[[ Dataset excerpts open ]]

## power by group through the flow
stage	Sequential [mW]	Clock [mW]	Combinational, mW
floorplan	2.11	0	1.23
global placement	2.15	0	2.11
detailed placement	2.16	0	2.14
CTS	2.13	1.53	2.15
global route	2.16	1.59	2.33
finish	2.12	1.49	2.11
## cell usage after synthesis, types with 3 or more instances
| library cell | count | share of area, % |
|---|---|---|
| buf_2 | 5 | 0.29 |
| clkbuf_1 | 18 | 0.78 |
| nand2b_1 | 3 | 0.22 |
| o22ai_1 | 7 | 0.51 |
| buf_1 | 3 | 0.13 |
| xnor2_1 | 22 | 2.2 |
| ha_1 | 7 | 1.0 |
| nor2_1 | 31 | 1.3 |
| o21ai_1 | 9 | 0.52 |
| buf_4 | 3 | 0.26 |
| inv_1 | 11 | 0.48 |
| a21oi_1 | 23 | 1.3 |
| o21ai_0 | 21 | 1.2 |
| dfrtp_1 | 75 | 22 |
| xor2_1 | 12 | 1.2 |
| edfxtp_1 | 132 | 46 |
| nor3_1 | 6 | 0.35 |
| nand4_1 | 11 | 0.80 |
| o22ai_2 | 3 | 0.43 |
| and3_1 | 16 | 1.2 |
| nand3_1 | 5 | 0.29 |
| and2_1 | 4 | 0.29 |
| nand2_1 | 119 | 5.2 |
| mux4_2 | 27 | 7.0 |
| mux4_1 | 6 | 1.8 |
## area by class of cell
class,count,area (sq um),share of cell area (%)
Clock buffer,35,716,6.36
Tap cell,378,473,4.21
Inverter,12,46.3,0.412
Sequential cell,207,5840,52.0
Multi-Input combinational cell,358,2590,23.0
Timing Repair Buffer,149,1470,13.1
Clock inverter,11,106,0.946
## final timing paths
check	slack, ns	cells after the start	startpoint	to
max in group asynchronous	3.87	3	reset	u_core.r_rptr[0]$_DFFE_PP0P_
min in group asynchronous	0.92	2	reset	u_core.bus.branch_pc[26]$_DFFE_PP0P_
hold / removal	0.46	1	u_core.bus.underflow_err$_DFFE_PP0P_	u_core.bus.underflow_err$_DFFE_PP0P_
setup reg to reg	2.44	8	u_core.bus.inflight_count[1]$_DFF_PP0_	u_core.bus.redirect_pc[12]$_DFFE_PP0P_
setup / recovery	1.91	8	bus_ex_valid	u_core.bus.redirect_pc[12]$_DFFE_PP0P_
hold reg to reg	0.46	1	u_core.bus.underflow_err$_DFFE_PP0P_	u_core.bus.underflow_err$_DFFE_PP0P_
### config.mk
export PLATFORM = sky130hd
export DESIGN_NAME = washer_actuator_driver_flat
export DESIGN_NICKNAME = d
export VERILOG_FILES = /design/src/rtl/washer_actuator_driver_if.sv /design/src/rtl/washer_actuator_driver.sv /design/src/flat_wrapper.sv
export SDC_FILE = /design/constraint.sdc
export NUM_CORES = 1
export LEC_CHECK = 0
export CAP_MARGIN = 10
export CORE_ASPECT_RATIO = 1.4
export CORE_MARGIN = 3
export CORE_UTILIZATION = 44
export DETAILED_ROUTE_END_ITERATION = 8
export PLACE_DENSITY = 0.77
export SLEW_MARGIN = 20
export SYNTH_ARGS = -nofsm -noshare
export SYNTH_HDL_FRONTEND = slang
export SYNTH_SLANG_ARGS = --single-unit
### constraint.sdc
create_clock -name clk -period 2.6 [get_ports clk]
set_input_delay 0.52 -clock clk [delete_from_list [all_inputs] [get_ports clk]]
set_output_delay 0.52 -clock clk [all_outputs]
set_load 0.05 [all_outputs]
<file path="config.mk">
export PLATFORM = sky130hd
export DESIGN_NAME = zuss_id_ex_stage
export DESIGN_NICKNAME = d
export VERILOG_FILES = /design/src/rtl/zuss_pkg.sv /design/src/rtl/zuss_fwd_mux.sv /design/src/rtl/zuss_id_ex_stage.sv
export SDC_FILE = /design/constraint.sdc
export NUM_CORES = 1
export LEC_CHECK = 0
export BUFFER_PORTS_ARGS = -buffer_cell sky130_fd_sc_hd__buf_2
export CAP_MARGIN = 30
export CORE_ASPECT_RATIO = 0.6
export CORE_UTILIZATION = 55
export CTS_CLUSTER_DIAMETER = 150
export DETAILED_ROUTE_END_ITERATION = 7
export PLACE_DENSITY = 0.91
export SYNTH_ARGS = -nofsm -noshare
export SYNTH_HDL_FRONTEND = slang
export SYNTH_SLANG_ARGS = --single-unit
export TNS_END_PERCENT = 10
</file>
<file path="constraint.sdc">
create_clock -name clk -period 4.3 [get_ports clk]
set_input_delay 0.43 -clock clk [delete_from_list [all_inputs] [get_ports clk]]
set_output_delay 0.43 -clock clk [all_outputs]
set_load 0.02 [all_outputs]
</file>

[[ Dataset excerpts closed ]]
[[ Dataset excerpts open ]]

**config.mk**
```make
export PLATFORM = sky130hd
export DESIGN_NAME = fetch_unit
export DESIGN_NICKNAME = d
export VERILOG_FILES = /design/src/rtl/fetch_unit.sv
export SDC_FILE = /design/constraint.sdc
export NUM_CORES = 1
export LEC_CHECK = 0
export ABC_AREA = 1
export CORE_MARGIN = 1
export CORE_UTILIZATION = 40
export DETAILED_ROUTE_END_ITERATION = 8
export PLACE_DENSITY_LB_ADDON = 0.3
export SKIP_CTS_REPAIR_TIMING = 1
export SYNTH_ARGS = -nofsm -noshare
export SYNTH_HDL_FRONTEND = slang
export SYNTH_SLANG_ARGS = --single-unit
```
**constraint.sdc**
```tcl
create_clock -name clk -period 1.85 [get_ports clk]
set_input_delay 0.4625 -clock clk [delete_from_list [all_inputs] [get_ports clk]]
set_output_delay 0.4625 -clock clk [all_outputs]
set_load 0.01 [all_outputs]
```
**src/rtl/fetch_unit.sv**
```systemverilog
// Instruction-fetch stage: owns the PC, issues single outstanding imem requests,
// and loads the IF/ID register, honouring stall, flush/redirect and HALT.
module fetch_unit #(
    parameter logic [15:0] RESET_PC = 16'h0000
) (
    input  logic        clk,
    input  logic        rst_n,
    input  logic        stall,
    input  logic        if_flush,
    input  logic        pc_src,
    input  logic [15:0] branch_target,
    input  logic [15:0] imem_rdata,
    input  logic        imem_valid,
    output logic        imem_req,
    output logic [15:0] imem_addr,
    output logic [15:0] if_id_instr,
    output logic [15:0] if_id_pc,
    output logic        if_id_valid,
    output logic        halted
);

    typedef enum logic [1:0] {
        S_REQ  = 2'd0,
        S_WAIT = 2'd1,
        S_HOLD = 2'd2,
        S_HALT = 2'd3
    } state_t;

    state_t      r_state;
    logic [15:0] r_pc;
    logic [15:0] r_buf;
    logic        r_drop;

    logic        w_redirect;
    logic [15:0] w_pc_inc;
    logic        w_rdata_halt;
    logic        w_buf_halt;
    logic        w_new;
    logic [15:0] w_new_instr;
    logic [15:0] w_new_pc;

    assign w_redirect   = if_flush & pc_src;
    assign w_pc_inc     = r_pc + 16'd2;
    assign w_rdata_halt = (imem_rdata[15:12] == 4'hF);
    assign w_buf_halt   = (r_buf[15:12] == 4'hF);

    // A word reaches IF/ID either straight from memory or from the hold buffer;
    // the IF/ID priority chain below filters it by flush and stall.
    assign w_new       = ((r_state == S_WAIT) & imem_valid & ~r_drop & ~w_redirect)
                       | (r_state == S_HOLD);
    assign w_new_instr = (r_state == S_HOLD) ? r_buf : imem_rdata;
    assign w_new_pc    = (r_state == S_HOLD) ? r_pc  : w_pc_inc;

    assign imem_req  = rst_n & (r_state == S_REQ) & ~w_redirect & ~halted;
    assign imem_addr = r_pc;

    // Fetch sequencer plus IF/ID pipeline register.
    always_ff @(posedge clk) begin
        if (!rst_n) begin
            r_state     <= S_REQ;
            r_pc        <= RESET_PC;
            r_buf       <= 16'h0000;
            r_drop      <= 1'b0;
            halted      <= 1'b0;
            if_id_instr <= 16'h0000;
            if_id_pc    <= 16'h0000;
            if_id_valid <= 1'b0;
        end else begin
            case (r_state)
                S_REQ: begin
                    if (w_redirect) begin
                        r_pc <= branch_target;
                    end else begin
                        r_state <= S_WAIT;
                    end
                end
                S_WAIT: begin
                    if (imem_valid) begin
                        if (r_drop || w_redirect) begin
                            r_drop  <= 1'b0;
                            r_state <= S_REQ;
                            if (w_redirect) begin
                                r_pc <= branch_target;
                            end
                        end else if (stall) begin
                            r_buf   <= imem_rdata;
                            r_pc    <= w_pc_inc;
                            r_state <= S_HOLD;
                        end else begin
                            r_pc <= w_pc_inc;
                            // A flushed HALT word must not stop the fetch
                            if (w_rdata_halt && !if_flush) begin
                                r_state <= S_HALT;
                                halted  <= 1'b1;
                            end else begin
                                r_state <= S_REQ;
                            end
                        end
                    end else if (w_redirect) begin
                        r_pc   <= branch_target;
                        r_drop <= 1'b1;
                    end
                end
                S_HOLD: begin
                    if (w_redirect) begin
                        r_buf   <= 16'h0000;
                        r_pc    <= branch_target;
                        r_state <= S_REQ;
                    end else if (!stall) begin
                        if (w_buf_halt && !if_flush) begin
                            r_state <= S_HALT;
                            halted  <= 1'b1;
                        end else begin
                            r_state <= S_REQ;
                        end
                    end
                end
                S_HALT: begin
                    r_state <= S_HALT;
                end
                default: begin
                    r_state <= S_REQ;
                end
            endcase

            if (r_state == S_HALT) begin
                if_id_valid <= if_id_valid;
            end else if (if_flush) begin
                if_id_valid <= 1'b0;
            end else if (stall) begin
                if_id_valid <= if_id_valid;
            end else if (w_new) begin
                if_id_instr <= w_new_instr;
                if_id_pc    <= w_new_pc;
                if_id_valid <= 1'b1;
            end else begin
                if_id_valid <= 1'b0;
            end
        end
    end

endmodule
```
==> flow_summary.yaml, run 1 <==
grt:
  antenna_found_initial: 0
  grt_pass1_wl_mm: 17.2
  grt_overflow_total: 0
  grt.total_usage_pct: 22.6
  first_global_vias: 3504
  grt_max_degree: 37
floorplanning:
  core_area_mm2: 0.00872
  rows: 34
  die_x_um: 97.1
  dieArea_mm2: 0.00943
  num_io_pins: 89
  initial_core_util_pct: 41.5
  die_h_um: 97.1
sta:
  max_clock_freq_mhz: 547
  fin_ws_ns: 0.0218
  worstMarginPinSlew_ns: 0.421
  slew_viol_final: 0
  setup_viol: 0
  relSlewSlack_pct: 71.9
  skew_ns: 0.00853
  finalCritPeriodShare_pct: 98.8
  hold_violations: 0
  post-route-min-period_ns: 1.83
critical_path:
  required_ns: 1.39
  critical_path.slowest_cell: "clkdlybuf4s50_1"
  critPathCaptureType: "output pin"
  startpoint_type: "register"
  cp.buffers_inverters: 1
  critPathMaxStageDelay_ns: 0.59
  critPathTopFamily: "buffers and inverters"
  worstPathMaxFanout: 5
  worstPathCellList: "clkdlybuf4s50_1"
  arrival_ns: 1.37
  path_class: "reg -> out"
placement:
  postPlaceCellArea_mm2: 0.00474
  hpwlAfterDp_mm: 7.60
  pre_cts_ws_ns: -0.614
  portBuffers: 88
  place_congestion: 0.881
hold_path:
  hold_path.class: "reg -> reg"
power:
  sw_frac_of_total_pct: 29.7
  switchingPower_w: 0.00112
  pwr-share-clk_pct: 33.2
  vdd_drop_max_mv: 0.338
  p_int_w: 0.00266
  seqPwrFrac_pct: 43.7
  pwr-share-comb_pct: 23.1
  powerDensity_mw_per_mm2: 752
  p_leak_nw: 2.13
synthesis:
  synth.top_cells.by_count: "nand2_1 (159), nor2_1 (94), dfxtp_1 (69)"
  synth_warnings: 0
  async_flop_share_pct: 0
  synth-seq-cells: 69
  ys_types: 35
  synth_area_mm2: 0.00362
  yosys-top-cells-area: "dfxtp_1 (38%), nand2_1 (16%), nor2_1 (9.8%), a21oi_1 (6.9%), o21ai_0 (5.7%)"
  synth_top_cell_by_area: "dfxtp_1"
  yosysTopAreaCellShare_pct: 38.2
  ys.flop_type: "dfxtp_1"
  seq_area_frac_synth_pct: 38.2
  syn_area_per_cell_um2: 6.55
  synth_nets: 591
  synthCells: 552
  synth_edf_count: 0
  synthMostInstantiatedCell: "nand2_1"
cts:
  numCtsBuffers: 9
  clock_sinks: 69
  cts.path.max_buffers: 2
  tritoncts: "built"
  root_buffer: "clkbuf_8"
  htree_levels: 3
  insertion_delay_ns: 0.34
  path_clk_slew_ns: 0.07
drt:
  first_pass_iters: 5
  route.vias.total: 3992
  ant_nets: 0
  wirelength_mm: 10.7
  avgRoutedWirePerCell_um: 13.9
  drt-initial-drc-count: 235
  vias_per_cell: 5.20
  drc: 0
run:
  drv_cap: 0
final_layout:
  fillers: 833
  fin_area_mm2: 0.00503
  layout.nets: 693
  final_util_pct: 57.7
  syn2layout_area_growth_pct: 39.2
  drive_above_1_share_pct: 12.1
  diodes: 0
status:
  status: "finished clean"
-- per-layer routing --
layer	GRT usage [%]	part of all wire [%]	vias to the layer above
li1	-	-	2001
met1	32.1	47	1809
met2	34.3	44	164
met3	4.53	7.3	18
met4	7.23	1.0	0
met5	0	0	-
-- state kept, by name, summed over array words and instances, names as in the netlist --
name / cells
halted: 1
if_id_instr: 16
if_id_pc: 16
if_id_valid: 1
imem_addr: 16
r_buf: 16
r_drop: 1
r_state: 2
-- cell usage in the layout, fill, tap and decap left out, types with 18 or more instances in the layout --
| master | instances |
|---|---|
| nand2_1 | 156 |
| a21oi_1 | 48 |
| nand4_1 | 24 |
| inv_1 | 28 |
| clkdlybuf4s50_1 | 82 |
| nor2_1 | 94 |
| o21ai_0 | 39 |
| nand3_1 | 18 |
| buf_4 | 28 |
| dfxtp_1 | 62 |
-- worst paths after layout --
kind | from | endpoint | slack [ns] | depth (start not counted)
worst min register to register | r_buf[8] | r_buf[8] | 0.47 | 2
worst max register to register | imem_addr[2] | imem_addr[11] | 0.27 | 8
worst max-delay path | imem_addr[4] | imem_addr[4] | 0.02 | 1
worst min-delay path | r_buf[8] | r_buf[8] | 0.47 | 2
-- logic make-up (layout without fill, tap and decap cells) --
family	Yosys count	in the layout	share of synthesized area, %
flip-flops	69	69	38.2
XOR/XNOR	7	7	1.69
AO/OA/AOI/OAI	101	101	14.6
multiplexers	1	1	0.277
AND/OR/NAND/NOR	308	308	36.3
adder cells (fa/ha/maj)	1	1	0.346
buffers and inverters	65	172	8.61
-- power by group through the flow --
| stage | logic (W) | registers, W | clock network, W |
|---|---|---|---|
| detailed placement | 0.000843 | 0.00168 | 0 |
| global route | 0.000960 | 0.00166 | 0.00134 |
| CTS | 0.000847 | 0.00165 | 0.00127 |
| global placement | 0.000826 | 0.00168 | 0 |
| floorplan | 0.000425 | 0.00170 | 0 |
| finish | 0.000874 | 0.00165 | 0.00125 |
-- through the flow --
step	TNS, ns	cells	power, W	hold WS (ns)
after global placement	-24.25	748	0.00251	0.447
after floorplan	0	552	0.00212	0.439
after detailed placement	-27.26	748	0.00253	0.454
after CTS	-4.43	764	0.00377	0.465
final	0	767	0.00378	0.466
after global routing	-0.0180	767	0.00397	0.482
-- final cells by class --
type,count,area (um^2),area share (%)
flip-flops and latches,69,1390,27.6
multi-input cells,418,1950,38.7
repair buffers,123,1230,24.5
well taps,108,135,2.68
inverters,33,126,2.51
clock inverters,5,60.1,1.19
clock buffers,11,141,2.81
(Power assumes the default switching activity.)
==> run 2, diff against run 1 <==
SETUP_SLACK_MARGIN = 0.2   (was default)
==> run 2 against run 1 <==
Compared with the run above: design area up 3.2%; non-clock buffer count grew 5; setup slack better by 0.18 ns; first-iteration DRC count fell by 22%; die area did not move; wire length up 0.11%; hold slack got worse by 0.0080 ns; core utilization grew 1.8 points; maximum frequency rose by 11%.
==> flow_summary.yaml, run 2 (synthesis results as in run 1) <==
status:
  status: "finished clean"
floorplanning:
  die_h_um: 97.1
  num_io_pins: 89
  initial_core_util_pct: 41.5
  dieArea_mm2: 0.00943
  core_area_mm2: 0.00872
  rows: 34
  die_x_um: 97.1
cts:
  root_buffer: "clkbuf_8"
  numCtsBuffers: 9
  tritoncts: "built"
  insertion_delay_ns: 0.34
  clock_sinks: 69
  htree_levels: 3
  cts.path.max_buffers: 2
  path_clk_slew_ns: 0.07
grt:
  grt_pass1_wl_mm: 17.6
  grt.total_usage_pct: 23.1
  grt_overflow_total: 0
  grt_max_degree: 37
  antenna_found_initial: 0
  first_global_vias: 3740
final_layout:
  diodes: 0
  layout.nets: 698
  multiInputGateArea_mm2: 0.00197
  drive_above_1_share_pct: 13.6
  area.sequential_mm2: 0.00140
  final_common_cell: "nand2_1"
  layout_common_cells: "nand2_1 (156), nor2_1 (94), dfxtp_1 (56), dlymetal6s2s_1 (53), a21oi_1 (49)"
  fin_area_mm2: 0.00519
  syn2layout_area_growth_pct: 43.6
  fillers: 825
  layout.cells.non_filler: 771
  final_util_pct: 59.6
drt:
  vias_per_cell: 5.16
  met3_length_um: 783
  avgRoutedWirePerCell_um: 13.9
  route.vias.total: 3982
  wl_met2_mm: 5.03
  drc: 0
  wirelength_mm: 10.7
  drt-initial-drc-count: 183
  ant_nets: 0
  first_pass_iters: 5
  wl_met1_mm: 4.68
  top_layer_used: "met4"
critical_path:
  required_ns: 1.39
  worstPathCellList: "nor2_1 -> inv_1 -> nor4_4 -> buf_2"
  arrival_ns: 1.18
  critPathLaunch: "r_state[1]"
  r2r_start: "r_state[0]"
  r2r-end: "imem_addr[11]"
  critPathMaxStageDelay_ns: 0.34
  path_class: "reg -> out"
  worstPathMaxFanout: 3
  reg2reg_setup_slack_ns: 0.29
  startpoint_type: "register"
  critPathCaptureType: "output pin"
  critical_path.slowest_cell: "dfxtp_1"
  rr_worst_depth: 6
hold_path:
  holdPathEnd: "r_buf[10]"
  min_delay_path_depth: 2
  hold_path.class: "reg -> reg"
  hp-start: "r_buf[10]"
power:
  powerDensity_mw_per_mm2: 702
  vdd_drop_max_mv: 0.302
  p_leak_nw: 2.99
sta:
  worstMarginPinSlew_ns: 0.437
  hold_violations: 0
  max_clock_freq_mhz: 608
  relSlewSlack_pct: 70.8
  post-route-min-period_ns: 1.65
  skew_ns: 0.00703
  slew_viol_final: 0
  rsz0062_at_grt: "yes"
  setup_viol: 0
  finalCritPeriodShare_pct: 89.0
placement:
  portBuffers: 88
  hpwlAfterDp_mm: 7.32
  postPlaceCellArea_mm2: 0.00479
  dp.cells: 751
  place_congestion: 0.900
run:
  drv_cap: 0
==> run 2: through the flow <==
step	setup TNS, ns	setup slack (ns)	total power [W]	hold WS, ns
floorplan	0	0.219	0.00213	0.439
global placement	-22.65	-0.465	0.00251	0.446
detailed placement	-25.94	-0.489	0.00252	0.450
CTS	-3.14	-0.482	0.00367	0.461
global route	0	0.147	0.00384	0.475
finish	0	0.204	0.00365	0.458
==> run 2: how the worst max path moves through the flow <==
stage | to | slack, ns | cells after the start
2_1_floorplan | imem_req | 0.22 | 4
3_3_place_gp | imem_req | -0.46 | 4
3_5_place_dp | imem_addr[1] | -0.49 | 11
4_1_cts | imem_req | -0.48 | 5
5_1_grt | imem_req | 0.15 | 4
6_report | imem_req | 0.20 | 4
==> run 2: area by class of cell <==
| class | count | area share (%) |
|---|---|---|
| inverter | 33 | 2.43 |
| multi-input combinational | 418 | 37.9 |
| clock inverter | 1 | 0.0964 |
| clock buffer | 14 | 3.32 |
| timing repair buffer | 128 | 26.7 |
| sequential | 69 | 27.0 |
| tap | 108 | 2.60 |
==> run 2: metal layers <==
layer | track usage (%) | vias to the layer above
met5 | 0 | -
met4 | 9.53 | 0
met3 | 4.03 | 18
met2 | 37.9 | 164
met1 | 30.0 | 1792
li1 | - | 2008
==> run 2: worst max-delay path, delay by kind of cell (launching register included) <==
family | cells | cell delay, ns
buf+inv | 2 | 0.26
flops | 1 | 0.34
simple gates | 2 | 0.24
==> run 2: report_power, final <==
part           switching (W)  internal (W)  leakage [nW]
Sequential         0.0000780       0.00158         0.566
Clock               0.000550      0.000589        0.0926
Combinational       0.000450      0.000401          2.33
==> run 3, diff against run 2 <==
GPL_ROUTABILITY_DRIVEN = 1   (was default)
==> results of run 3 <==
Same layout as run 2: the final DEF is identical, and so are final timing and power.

[[ Dataset excerpts closed ]]

§ **Problem statement**: Anywhere the listing shows the word "asynchronous", copy the full line.

§ **Final answer**:
max in group asynchronous	3.87	3	reset	u_core.r_rptr[0]$_DFFE_PP0P_
min in group asynchronous	0.92	2	reset	u_core.bus.branch_pc[26]$_DFFE_PP0P_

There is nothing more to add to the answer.